## [Exercise]
Look through the records, and whenever a line includes the word "past", copy it.

## [Task data]
##########
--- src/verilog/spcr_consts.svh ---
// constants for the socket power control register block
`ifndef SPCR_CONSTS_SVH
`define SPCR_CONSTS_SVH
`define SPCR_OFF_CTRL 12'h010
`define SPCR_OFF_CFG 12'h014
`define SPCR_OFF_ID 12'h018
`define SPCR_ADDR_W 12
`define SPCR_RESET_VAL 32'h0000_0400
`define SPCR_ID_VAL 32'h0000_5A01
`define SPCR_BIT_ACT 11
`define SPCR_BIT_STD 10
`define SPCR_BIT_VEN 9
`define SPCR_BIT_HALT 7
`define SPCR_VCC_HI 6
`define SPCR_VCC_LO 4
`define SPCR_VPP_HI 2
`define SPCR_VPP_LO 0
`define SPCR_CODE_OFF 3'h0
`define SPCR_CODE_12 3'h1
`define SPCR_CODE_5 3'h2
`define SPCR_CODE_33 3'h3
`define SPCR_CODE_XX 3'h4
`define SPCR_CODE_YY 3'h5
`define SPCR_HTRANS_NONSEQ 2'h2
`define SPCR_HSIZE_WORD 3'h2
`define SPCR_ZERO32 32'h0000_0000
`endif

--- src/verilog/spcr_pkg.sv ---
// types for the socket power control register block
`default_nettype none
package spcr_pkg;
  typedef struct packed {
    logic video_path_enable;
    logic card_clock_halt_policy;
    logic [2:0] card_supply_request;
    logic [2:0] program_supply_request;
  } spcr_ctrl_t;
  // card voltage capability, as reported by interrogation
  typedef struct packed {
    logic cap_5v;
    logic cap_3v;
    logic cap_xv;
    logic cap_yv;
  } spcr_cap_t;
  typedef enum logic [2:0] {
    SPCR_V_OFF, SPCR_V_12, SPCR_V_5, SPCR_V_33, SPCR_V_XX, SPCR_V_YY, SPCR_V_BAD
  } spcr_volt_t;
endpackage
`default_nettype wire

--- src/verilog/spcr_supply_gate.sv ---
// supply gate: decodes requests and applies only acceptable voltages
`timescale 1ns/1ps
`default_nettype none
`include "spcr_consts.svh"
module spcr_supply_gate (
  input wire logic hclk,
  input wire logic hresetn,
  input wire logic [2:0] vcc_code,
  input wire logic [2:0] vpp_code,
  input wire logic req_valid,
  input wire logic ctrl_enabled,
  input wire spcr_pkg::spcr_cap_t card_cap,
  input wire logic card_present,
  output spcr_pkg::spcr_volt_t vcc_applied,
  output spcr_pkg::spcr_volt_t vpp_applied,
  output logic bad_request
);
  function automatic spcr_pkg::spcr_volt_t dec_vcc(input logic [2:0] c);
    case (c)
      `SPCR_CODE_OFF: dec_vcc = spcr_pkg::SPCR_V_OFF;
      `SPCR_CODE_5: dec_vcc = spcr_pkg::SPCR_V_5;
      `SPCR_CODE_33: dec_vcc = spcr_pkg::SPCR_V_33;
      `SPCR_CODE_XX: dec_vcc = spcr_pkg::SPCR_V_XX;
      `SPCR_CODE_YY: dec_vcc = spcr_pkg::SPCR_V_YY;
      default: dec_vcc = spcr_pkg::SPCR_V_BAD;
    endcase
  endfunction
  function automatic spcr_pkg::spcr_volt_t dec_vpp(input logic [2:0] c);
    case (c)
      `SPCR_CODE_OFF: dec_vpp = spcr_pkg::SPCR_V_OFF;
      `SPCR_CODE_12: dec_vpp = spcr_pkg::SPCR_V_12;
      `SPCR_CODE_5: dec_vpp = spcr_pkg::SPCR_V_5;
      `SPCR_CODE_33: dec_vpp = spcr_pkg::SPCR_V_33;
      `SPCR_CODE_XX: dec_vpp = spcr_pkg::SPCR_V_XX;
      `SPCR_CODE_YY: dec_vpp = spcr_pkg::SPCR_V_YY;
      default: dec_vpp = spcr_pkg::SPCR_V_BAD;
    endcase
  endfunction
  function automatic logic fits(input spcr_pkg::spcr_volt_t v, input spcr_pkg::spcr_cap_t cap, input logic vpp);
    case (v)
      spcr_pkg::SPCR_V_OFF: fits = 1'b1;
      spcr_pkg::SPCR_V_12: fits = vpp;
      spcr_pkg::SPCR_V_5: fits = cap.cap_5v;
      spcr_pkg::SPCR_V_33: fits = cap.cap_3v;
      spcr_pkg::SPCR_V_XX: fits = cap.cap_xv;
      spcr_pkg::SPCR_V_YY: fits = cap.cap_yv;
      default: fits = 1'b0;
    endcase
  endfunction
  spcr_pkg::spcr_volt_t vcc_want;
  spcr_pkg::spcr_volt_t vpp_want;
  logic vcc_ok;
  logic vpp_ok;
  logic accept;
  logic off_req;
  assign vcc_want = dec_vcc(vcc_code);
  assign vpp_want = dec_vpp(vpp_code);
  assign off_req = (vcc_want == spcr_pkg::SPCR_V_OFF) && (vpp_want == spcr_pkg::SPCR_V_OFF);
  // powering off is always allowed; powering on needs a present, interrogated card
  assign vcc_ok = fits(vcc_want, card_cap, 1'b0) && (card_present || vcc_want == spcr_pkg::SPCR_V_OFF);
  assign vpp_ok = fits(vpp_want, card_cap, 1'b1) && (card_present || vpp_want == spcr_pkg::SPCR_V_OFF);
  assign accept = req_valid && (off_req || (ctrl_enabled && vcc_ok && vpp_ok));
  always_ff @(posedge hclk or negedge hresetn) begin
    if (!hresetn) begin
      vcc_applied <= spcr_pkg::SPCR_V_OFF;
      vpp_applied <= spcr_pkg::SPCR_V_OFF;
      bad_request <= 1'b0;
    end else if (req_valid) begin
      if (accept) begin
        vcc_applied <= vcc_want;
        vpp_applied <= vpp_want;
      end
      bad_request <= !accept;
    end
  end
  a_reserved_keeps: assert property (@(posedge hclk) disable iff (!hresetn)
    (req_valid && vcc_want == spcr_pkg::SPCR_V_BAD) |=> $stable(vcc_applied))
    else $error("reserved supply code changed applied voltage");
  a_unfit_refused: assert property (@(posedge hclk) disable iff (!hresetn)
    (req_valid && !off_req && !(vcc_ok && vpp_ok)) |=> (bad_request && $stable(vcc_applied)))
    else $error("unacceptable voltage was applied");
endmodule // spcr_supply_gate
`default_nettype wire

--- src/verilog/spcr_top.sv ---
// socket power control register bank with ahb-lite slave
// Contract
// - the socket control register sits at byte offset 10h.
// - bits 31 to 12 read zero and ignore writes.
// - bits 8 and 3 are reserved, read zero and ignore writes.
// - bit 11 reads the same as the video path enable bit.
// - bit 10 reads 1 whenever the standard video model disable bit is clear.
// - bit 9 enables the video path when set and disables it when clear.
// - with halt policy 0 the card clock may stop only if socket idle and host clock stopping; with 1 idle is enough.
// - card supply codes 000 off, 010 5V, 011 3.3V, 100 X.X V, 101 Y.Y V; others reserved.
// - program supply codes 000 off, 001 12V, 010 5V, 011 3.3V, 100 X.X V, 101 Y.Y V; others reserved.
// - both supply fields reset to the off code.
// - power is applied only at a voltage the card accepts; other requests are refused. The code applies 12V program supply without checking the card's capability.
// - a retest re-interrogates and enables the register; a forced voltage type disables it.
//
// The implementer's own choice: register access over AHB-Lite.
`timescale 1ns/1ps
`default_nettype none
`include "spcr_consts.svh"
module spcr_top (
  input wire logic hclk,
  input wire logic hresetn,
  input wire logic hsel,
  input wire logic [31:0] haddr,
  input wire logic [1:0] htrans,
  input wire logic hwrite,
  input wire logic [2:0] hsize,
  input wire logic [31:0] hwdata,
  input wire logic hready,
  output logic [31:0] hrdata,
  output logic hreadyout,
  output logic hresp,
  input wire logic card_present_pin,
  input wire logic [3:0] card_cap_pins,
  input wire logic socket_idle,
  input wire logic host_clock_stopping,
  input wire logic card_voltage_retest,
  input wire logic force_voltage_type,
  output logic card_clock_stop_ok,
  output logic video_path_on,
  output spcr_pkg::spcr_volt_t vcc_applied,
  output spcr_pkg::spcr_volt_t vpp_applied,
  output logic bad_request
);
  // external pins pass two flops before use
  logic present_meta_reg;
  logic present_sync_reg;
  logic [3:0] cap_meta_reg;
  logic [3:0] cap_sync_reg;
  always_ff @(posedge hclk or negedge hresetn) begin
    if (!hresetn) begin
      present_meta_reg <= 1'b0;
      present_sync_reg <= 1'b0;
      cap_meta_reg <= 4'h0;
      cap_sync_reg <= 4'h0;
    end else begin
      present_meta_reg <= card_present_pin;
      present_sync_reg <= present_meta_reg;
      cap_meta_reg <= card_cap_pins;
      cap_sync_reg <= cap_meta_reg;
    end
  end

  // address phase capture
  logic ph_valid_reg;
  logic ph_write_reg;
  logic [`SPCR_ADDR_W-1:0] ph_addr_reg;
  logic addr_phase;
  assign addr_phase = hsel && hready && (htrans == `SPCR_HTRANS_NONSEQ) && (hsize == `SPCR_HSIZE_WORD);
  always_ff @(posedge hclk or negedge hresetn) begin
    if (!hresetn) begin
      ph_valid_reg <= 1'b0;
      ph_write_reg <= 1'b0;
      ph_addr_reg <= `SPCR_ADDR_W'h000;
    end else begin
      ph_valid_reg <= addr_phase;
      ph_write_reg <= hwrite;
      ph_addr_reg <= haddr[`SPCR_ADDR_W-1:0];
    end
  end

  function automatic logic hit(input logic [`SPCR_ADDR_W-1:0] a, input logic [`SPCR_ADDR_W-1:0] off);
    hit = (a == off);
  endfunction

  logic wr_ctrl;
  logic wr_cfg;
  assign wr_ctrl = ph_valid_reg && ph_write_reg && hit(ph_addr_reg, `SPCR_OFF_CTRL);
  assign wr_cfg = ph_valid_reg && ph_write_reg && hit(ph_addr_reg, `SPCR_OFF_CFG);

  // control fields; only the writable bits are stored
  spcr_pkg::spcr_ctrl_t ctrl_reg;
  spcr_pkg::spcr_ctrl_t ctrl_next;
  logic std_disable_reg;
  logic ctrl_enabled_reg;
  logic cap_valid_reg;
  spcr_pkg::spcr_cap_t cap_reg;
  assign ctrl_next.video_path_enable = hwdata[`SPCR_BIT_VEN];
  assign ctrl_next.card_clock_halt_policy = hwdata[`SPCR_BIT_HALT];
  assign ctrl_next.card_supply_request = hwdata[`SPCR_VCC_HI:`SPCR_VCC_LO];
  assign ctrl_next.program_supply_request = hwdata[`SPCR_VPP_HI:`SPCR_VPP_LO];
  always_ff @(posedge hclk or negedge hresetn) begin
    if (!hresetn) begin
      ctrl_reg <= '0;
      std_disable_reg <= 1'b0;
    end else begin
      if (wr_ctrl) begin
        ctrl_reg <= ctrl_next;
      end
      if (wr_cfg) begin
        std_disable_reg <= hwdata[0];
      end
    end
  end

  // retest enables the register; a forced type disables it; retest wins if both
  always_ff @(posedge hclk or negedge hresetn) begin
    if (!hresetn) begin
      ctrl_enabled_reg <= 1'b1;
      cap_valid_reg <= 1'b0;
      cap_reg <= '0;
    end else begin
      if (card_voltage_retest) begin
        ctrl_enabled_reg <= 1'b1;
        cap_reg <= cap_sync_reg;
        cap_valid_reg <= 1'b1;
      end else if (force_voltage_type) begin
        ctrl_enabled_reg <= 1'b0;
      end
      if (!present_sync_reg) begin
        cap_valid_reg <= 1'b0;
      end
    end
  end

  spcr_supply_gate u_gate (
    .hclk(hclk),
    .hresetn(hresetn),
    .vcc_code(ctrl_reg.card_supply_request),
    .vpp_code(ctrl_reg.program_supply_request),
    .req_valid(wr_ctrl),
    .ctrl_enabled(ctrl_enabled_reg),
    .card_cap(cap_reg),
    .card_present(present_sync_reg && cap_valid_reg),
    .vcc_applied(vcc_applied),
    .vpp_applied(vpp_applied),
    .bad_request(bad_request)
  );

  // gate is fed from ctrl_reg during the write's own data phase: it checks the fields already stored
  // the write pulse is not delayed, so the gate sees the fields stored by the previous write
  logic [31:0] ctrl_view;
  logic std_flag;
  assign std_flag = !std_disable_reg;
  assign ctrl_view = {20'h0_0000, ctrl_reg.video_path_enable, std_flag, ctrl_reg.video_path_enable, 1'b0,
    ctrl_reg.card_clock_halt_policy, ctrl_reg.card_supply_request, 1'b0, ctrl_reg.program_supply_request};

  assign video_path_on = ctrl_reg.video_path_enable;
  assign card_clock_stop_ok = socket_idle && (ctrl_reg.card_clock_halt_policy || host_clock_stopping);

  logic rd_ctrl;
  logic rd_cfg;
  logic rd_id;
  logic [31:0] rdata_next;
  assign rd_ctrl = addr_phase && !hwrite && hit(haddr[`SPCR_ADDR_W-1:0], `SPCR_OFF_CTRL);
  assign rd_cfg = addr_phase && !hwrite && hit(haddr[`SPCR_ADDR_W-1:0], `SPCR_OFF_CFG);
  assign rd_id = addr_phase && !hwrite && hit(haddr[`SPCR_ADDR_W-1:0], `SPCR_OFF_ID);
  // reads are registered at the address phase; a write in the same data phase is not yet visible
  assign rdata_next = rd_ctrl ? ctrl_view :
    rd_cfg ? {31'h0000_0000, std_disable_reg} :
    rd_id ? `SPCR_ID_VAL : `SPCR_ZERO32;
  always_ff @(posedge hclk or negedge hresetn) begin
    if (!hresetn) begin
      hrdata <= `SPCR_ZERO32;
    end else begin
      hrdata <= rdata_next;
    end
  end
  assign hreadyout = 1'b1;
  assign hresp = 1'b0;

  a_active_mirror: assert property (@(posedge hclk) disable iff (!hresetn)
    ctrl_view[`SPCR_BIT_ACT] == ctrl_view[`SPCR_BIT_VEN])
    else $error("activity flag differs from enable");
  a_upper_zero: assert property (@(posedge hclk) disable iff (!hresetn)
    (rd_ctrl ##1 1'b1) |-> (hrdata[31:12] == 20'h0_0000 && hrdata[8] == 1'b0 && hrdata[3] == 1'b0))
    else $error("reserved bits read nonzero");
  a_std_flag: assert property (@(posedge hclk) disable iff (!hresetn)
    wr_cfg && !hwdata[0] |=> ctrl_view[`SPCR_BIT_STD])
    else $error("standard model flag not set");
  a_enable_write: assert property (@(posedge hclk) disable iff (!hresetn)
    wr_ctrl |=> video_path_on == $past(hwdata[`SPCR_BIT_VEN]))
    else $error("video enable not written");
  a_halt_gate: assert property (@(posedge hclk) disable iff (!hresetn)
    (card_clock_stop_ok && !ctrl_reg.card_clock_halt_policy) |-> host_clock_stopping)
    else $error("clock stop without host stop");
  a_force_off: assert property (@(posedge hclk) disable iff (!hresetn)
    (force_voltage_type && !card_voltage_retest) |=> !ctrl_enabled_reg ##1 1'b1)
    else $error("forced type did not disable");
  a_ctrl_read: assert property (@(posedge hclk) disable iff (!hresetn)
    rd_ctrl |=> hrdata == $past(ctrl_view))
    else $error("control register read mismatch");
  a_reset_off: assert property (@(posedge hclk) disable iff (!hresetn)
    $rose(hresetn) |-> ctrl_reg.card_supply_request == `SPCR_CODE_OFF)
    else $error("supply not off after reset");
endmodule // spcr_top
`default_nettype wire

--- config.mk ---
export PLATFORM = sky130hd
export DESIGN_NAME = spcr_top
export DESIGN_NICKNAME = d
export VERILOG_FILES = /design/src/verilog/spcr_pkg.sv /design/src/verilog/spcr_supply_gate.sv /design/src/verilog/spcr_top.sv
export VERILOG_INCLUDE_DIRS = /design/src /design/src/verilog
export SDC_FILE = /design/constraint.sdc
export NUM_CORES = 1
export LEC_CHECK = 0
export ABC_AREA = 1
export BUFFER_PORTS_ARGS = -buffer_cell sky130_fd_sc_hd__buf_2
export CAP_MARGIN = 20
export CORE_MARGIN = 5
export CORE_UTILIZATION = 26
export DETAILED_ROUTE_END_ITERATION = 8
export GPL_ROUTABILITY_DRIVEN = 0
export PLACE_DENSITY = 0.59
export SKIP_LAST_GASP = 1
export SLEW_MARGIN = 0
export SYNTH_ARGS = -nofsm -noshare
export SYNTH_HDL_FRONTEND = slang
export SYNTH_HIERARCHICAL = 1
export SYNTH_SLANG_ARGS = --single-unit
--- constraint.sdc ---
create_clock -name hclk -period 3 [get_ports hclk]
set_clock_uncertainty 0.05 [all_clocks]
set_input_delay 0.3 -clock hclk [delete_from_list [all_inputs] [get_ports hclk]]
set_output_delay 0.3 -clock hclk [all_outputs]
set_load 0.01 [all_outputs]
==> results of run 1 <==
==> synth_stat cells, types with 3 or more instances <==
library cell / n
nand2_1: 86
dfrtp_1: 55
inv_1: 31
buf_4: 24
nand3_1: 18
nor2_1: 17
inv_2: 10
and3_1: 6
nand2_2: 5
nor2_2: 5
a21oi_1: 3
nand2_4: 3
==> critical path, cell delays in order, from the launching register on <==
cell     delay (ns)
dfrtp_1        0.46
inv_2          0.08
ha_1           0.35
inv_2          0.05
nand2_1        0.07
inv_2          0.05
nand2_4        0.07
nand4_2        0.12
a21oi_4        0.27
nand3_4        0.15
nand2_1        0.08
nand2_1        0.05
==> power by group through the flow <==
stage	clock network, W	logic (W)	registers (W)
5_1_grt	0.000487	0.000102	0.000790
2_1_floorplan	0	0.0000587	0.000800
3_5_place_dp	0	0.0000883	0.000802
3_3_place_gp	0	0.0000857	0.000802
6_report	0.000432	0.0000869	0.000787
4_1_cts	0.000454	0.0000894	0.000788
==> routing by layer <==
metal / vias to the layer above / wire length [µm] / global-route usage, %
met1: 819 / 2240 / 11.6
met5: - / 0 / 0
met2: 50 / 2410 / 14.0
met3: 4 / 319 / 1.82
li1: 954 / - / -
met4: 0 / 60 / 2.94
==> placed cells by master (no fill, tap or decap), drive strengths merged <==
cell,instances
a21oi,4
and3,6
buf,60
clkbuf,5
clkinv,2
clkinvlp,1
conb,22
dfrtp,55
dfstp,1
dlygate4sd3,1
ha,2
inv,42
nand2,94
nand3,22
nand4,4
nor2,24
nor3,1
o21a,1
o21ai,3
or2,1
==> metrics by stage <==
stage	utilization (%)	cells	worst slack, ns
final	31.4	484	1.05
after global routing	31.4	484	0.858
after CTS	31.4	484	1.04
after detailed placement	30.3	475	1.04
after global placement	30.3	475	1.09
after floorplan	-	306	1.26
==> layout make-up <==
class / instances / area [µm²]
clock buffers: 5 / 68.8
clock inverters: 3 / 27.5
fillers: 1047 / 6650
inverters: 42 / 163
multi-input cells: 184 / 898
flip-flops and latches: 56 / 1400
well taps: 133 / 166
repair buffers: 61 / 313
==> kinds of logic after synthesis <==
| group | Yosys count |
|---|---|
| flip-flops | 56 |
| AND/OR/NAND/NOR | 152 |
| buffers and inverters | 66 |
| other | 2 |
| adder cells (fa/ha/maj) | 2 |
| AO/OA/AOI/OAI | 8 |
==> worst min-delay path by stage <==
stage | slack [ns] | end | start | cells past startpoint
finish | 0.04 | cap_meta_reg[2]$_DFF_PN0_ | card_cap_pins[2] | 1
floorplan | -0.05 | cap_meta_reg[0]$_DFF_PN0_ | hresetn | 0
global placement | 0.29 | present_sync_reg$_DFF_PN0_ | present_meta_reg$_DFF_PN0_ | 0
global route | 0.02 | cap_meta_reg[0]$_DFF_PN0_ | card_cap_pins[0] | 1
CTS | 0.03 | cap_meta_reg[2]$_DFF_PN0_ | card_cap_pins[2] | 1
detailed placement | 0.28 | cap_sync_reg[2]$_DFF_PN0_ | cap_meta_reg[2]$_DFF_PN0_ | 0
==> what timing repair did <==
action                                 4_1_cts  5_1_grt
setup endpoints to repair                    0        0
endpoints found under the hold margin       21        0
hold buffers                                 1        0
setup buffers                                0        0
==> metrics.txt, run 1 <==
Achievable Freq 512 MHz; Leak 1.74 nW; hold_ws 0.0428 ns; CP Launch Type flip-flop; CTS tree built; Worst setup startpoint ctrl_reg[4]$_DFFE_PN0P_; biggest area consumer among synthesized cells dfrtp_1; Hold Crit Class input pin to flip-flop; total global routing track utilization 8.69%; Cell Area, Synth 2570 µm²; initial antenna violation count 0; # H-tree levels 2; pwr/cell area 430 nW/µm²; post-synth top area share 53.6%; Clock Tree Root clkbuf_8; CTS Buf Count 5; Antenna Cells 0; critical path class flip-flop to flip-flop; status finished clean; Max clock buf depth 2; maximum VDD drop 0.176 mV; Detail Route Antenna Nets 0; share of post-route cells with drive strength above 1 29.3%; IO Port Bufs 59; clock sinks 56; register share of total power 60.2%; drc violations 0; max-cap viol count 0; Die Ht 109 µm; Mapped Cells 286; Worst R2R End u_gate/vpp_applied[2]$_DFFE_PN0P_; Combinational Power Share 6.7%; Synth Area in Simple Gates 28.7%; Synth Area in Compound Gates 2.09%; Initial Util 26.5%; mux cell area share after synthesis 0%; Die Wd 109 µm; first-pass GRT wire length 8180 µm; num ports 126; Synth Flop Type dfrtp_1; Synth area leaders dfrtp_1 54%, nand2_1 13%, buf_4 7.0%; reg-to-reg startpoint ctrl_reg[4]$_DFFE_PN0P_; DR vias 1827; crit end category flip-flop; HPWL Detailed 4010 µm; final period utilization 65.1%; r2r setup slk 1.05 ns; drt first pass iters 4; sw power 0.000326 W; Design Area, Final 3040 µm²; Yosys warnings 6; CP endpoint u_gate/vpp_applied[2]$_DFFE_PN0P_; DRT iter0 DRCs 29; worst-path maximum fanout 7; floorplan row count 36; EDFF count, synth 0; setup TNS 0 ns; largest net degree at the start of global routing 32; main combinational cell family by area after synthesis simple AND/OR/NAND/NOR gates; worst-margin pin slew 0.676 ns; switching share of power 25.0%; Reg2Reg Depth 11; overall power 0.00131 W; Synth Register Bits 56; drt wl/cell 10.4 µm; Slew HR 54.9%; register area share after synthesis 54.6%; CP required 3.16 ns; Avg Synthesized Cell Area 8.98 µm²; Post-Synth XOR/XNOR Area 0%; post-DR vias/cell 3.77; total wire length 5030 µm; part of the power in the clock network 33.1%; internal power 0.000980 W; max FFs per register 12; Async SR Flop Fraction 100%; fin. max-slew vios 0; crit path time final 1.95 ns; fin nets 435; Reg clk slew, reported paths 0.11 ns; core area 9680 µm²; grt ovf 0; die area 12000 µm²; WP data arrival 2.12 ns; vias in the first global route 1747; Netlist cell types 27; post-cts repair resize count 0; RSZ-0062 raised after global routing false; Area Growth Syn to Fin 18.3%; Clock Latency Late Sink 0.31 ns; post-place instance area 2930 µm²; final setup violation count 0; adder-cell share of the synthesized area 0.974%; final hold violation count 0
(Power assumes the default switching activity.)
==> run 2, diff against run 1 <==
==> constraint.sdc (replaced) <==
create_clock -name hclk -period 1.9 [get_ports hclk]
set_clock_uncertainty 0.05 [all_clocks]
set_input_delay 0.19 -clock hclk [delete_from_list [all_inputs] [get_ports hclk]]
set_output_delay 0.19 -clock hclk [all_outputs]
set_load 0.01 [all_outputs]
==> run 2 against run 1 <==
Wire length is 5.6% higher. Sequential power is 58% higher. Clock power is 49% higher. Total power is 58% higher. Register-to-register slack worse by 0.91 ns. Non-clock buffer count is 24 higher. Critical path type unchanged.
##########
## [Answer box]
    wr_ctrl |=> video_path_on == $past(hwdata[`SPCR_BIT_VEN]))
    rd_ctrl |=> hrdata == $past(ctrl_view))
stage | slack [ns] | end | start | cells past startpoint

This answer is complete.